Hello lovers, new readers may not be aware that we are following bride Nina Neon and her wedding planning adventures in our ‘Confessions of a Disabled Bride‘ series. Nina has already written about her access checklist, how she found her perfect accessible venue and how she intends on rolling down the aisle with flashing wheels (yes you read that right!). Today, Nina talks about the most important aspect of her wedding – love – and how she met her Fiance Bob. I hope this inspires some of you to share your own ‘how did you meet’ stories, we would *love* to hear from you. Over to you Nina…
When I wrote my first article for Love My Dress a few months ago, several people wrote in the comment section that they would like to hear more about the love story of Bob and me. At the time, this seemed a very personal thing for me to write about for a website – however, during the months I followed, I got to know the wonderful, warm readership community that Love My Dress has, and I also met the lovely Annabel in person, and suddenly it did not seem so strange anymore to write something a bit more personal.
Lights by Artist Tracey Emin
The night I met Bob, I had been single for what seemed like forever – and happily so. Several of my friends were in unhappy relationships, and I saw people around me settling for partners that did not make them happy, out of fear of being alone. I did not want that – I did not feel alone because I had my friends and family, and I was fiercely independent and cherished my freedom – probably because, like many people with disabilities, those things did not come as easy to me as it did to others when growing up. I also had a terrific role model in my mother, who never re-married after my parents divorced. Instead, she focused on a completely new career path and opened up a wonderful, successful restaurant in Switzerland. From her, I learned that you can be happy and fulfilled without a man, without a relationship. Instead of looking for a boyfriend, I focused on university and, when I moved to London for my MA degree – on exploring this wonderful city.
Being independent as I was, I did not mind going out on my own, and that night in June 2011, I went to an indoor charity festival. Bob was doing a music blog at that time, and so he was there on his own too. Somehow, over a few too many glasses of wine, we started talking, and later that evening, kissing. Unfortunately, all that wine took its toll, and I had to end the night in a rather unglamourous and dishevelled manner. Bob, however, was absolutely lovely and gentlemanly, made sure I got home alright. AND texted me the next day.
The next few months were tumultuous, to say the least. I was about to finish my Master’s degree and had planned to move back to Switzerland, as I had to leave my student accommodation. I also had a dissertation to write, and at the same time to get used to having a boyfriend – I felt very stressed, and eventually our new relationship crumbled over the pressure and we took a time-out. I was so confused and really needed some space to think.
After I handed in my dissertation, I threw a good-bye party, and Bob came. When I saw him again, I knew that what we had was special, and we decided to make it work, despite the long distance between us. I realised that I would probably never find anyone again who makes me feel so special, comfortable and safe, who makes me laugh and give the best hugs ever.
Within a few months I found a flat in London and applied for a PhD. During New Year’s, we spent a lot of time cuddled up in my unfurnished flat, with just a mattress on the floor, many cups of tea and our favourite films. The flat I found quickly became ours, as we shopped for furniture together and I watched Bob assembling said furniture. When Bob found a job within walking distance, our luck was perfect.

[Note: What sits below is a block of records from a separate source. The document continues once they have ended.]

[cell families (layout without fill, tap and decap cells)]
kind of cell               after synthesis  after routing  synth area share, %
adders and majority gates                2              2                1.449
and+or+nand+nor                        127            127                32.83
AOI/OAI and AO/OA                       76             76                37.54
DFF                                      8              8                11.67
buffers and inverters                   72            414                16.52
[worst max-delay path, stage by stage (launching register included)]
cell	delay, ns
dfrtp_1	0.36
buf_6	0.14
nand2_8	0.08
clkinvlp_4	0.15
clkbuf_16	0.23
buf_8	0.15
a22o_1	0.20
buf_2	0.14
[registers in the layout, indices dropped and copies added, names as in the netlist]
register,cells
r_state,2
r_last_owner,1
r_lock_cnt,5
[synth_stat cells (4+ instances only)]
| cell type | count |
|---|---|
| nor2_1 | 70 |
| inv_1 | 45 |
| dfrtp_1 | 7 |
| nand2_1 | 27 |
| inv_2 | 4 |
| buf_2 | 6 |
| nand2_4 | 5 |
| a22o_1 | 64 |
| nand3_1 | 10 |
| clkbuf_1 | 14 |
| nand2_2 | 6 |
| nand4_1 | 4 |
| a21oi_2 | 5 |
--- src/rtl/proc_decode_pipe.sv ---
// proc_decode_pipe: decode stage for the 16-bit ISA.
// This stage holds the 8-entry register file, which has one write-back port.
// It decodes the destination and immediate fields.
// A per-register pending-write scoreboard stalls reads of results that are still in flight.
// Results are registered into the ID/EX pipeline register under a valid/ready handshake.
// Optional feature: define DECODE_BYPASS_EN to forward a same-cycle write-back
// to the operand reads and to waive the last-pending-write hazard.
module proc_decode_pipe #(
  parameter int DATA_W = 16,
  parameter int PEND_W = 2
) (
  input  logic              clk,
  input  logic              rst,
  input  logic              in_valid,
  output logic              in_ready,
  input  logic [15:0]       instr,
  input  logic [DATA_W-1:0] inc_pc,
  input  logic              reg_write,
  input  logic              reg_dst,
  input  logic              upper_dest,
  input  logic              pc_r7,
  input  logic              sign_ext,
  input  logic              uses_rs,
  input  logic              uses_rt,
  output logic              out_valid,
  input  logic              out_ready,
  input  logic              flush,
  output logic [DATA_W-1:0] out_rs_data,
  output logic [DATA_W-1:0] out_rt_data,
  output logic [DATA_W-1:0] out_imm5,
  output logic [DATA_W-1:0] out_imm8,
  output logic [2:0]        out_dest,
  output logic              out_reg_write,
  output logic [DATA_W-1:0] out_inc_pc,
  input  logic              wb_en,
  input  logic [2:0]        wb_sel,
  input  logic [DATA_W-1:0] wb_data,
  output logic              err
);

`ifdef DECODE_BYPASS_EN
  localparam bit BYPASS = 1'b1;
`else
  localparam bit BYPASS = 1'b0;
`endif

  localparam logic [PEND_W-1:0] PEND_ZERO = '0;
  localparam logic [PEND_W-1:0] PEND_ONE  = PEND_W'(1);
  localparam logic [PEND_W-1:0] PEND_MAX  = '1;
  localparam logic [PEND_W-1:0] PEND_NEAR = PEND_MAX - PEND_ONE;

  // ID/EX pipeline register
  logic              out_valid_reg;
  logic [DATA_W-1:0] out_rs_data_reg;
  logic [DATA_W-1:0] out_rt_data_reg;
  logic [DATA_W-1:0] out_imm5_reg;
  logic [DATA_W-1:0] out_imm8_reg;
  logic [2:0]        out_dest_reg;
  logic              out_reg_write_reg;
  logic [DATA_W-1:0] out_inc_pc_reg;
  logic              err_reg;

  // Current register file contents and pending counts, one element per register
  logic [DATA_W-1:0] rf_val   [8];
  logic [PEND_W-1:0] pend_val [8];

  logic [2:0]        rs_sel;
  logic [2:0]        rt_sel;
  logic [2:0]        dest_sel;
  logic [DATA_W-1:0] imm5_ext;
  logic [DATA_W-1:0] imm8_ext;
  logic              rs_wb_hit;
  logic              rt_wb_hit;
  logic [DATA_W-1:0] rs_data;
  logic [DATA_W-1:0] rt_data;
  logic              rs_haz;
  logic              rt_haz;
  logic              struct_stall;
  logic              accept_fire;
  logic              retire_fire;
  logic              retire_inc;
  logic              wb_underflow;
  logic              unused_bits;

  assign unused_bits = &{1'b0, instr[15:11]};

  assign rs_sel = instr[10:8];
  assign rt_sel = instr[7:5];

  // Destination field selection: r7 link, then the upper field, then the middle field, then the low field
  always_comb begin
    dest_sel = instr[4:2];
    if (pc_r7)
      dest_sel = 3'b111;
    else if (upper_dest)
      dest_sel = instr[10:8];
    else if (reg_dst)
      dest_sel = instr[7:5];
  end

  assign imm5_ext = sign_ext ? {{(DATA_W-5){instr[4]}}, instr[4:0]}
                             : {{(DATA_W-5){1'b0}}, instr[4:0]};
  assign imm8_ext = sign_ext ? {{(DATA_W-8){instr[7]}}, instr[7:0]}
                             : {{(DATA_W-8){1'b0}}, instr[7:0]};

  // Operand reads.
  // When forwarding is built in, a same-cycle write-back to the read register replaces the stored value.
  assign rs_wb_hit = wb_en && (wb_sel == rs_sel);
  assign rt_wb_hit = wb_en && (wb_sel == rt_sel);
  assign rs_data   = (BYPASS && rs_wb_hit) ? wb_data : rf_val[rs_sel];
  assign rt_data   = (BYPASS && rt_wb_hit) ? wb_data : rf_val[rt_sel];

  // RAW hazards.
  // A read is blocked by an outstanding counted write.
  // A read is also blocked by a writer that currently sits in ID/EX, which has not been counted yet.
  assign rs_haz = uses_rs &&
    (((pend_val[rs_sel] != PEND_ZERO) &&
      !(BYPASS && (pend_val[rs_sel] == PEND_ONE) && rs_wb_hit)) ||
     (out_valid_reg && out_reg_write_reg && (out_dest_reg == rs_sel)));
  assign rt_haz = uses_rt &&
    (((pend_val[rt_sel] != PEND_ZERO) &&
      !(BYPASS && (pend_val[rt_sel] == PEND_ONE) && rt_wb_hit)) ||
     (out_valid_reg && out_reg_write_reg && (out_dest_reg == rt_sel)));

  // A writer must not push its destination counter past saturation.
  // This includes the count that the ID/EX writer will add when it retires.
  assign struct_stall = reg_write &&
    ((pend_val[dest_sel] == PEND_MAX) ||
     (out_valid_reg && out_reg_write_reg && (out_dest_reg == dest_sel) &&
      (pend_val[dest_sel] == PEND_NEAR)));

  assign in_ready    = !rs_haz && !rt_haz && !struct_stall && (!out_valid_reg || out_ready);
  assign accept_fire = in_valid && in_ready;
  // A flushed instruction never retires, so it never reaches the scoreboard
  assign retire_fire = out_valid_reg && out_ready && !flush;
  assign retire_inc  = retire_fire && out_reg_write_reg;

  genvar gi;
  generate
    for (gi = 0; gi < 8; gi++) begin : g_reg
      logic [DATA_W-1:0] rf_reg;
      logic [PEND_W-1:0] pend_reg;
      logic              inc_hit;
      logic              dec_hit;

      assign inc_hit      = retire_inc && (out_dest_reg == 3'(gi));
      assign dec_hit      = wb_en && (wb_sel == 3'(gi));
      assign rf_val[gi]   = rf_reg;
      assign pend_val[gi] = pend_reg;

      // Register write on the write-back strobe
      always_ff @(posedge clk or negedge rst) begin
        if (!rst)
          rf_reg <= '0;
        else if (dec_hit)
          rf_reg <= wb_data;
      end

      // Pending-write counter.
      // Up on a retiring writer, down on write-back, unchanged when both happen, never below zero.
      always_ff @(posedge clk or negedge rst) begin
        if (!rst)
          pend_reg <= '0;
        else if (inc_hit && !dec_hit)
          pend_reg <= pend_reg + PEND_ONE;
        else if (dec_hit && !inc_hit && (pend_reg != PEND_ZERO))
          pend_reg <= pend_reg - PEND_ONE;
      end
    end
  endgenerate

  // Write-back to a register with nothing outstanding is an underflow
  assign wb_underflow = wb_en && (pend_val[wb_sel] == PEND_ZERO) &&
                        !(retire_inc && (out_dest_reg == wb_sel));

  // Sticky underflow flag, cleared only by reset
  always_ff @(posedge clk or negedge rst) begin
    if (!rst)
      err_reg <= 1'b0;
    else if (wb_underflow)
      err_reg <= 1'b1;
  end

  // ID/EX register.
  // Flush beats accept. Fields hold while the stage is not accepting, which keeps them stable under backpressure.
  always_ff @(posedge clk or negedge rst) begin
    if (!rst) begin
      out_valid_reg     <= 1'b0;
      out_rs_data_reg   <= '0;
      out_rt_data_reg   <= '0;
      out_imm5_reg      <= '0;
      out_imm8_reg      <= '0;
      out_dest_reg      <= '0;
      out_reg_write_reg <= 1'b0;
      out_inc_pc_reg    <= '0;
    end else begin
      if (flush)
        out_valid_reg <= 1'b0;
      else if (accept_fire)
        out_valid_reg <= 1'b1;
      else if (out_ready)
        out_valid_reg <= 1'b0;

      if (accept_fire && !flush) begin
        out_rs_data_reg   <= rs_data;
        out_rt_data_reg   <= rt_data;
        out_imm5_reg      <= imm5_ext;
        out_imm8_reg      <= imm8_ext;
        out_dest_reg      <= dest_sel;
        out_reg_write_reg <= reg_write;
        out_inc_pc_reg    <= inc_pc;
      end
    end
  end

  assign out_valid     = out_valid_reg;
  assign out_rs_data   = out_rs_data_reg;
  assign out_rt_data   = out_rt_data_reg;
  assign out_imm5      = out_imm5_reg;
  assign out_imm8      = out_imm8_reg;
  assign out_dest      = out_dest_reg;
  assign out_reg_write = out_reg_write_reg;
  assign out_inc_pc    = out_inc_pc_reg;
  assign err           = err_reg;

endmodule
--- config.mk ---
export PLATFORM = sky130hd
export DESIGN_NAME = tile_read_addr_gen
export DESIGN_NICKNAME = d
export VERILOG_FILES = /design/src/rtl/tile_read_addr_gen.sv
export SDC_FILE = /design/constraint.sdc
export NUM_CORES = 1
export LEC_CHECK = 0
export CAP_MARGIN = 15
export CORE_MARGIN = 3
export CORE_UTILIZATION = 40
export CTS_BUF_LIST = sky130_fd_sc_hd__clkbuf_8
export DETAILED_ROUTE_END_ITERATION = 16
export PLACE_DENSITY = 0.69
export SETUP_SLACK_MARGIN = 0.4
export SYNTH_ARGS = -nofsm -noshare
export SYNTH_HDL_FRONTEND = slang
export SYNTH_SLANG_ARGS = --single-unit
--- constraint.sdc ---
create_clock -name clk_i -period 5.9 [get_ports clk_i]
set_input_delay 0.59 -clock clk_i [delete_from_list [all_inputs] [get_ports clk_i]]
set_output_delay 0.59 -clock clk_i [all_outputs]
set_load 0.02 [all_outputs]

It seems so unreal to me to be a bride (let alone to write for a wedding blog!), because I just did not expect for it to happen, it was never something I took for granted. I don’t think that has anything to do with my disability – most of my disabled friends are in lucky relationships – just with the fact that I did not really believe in love, at least not for me. until I found Bob, who supports me 100% in everything I do, is a wonderful cook, gives me the most amazing Christmas presents (how cute is that unicorn mug up there?), becomes friends with every single person he meets, and even loves watching RuPaul’s Drag Race and Buffy the Vampire Slayer with me. He also has the most wonderful family, who welcomed me with open arms and make me feel as one of them.
There recently was a post on Love My Dress that dealt with the role of the groom, which has really inspired me to write about Bob. I don’t understand how some grooms do not want to be involved in the wedding planning process, because I think it should be collaborative. I really enjoy discussing the wedding with Bob, and he gives input into every decision we make (apart from my dress, which is top secret, of course!).
I still can’t believe how lucky I am, finding this wonderful, amazing man who will be my husband in a bit more than half a year.
I’d love to hear some of your own stories – especially from those of you who never thought they might end up marrying, or marrying so soon? How did you meet your partners and what roles are your grooms (hello gents if you are reading – please reply too!) playing in your wedding planning?
Nina Neon was born with a disability and has a mobility impairment. She is due to marry her fiance Bob in September 2014. Nina Writes our ‘Confessions of a Disabled Bride’ series, within which she documents and shares her experiences of planning a wedding.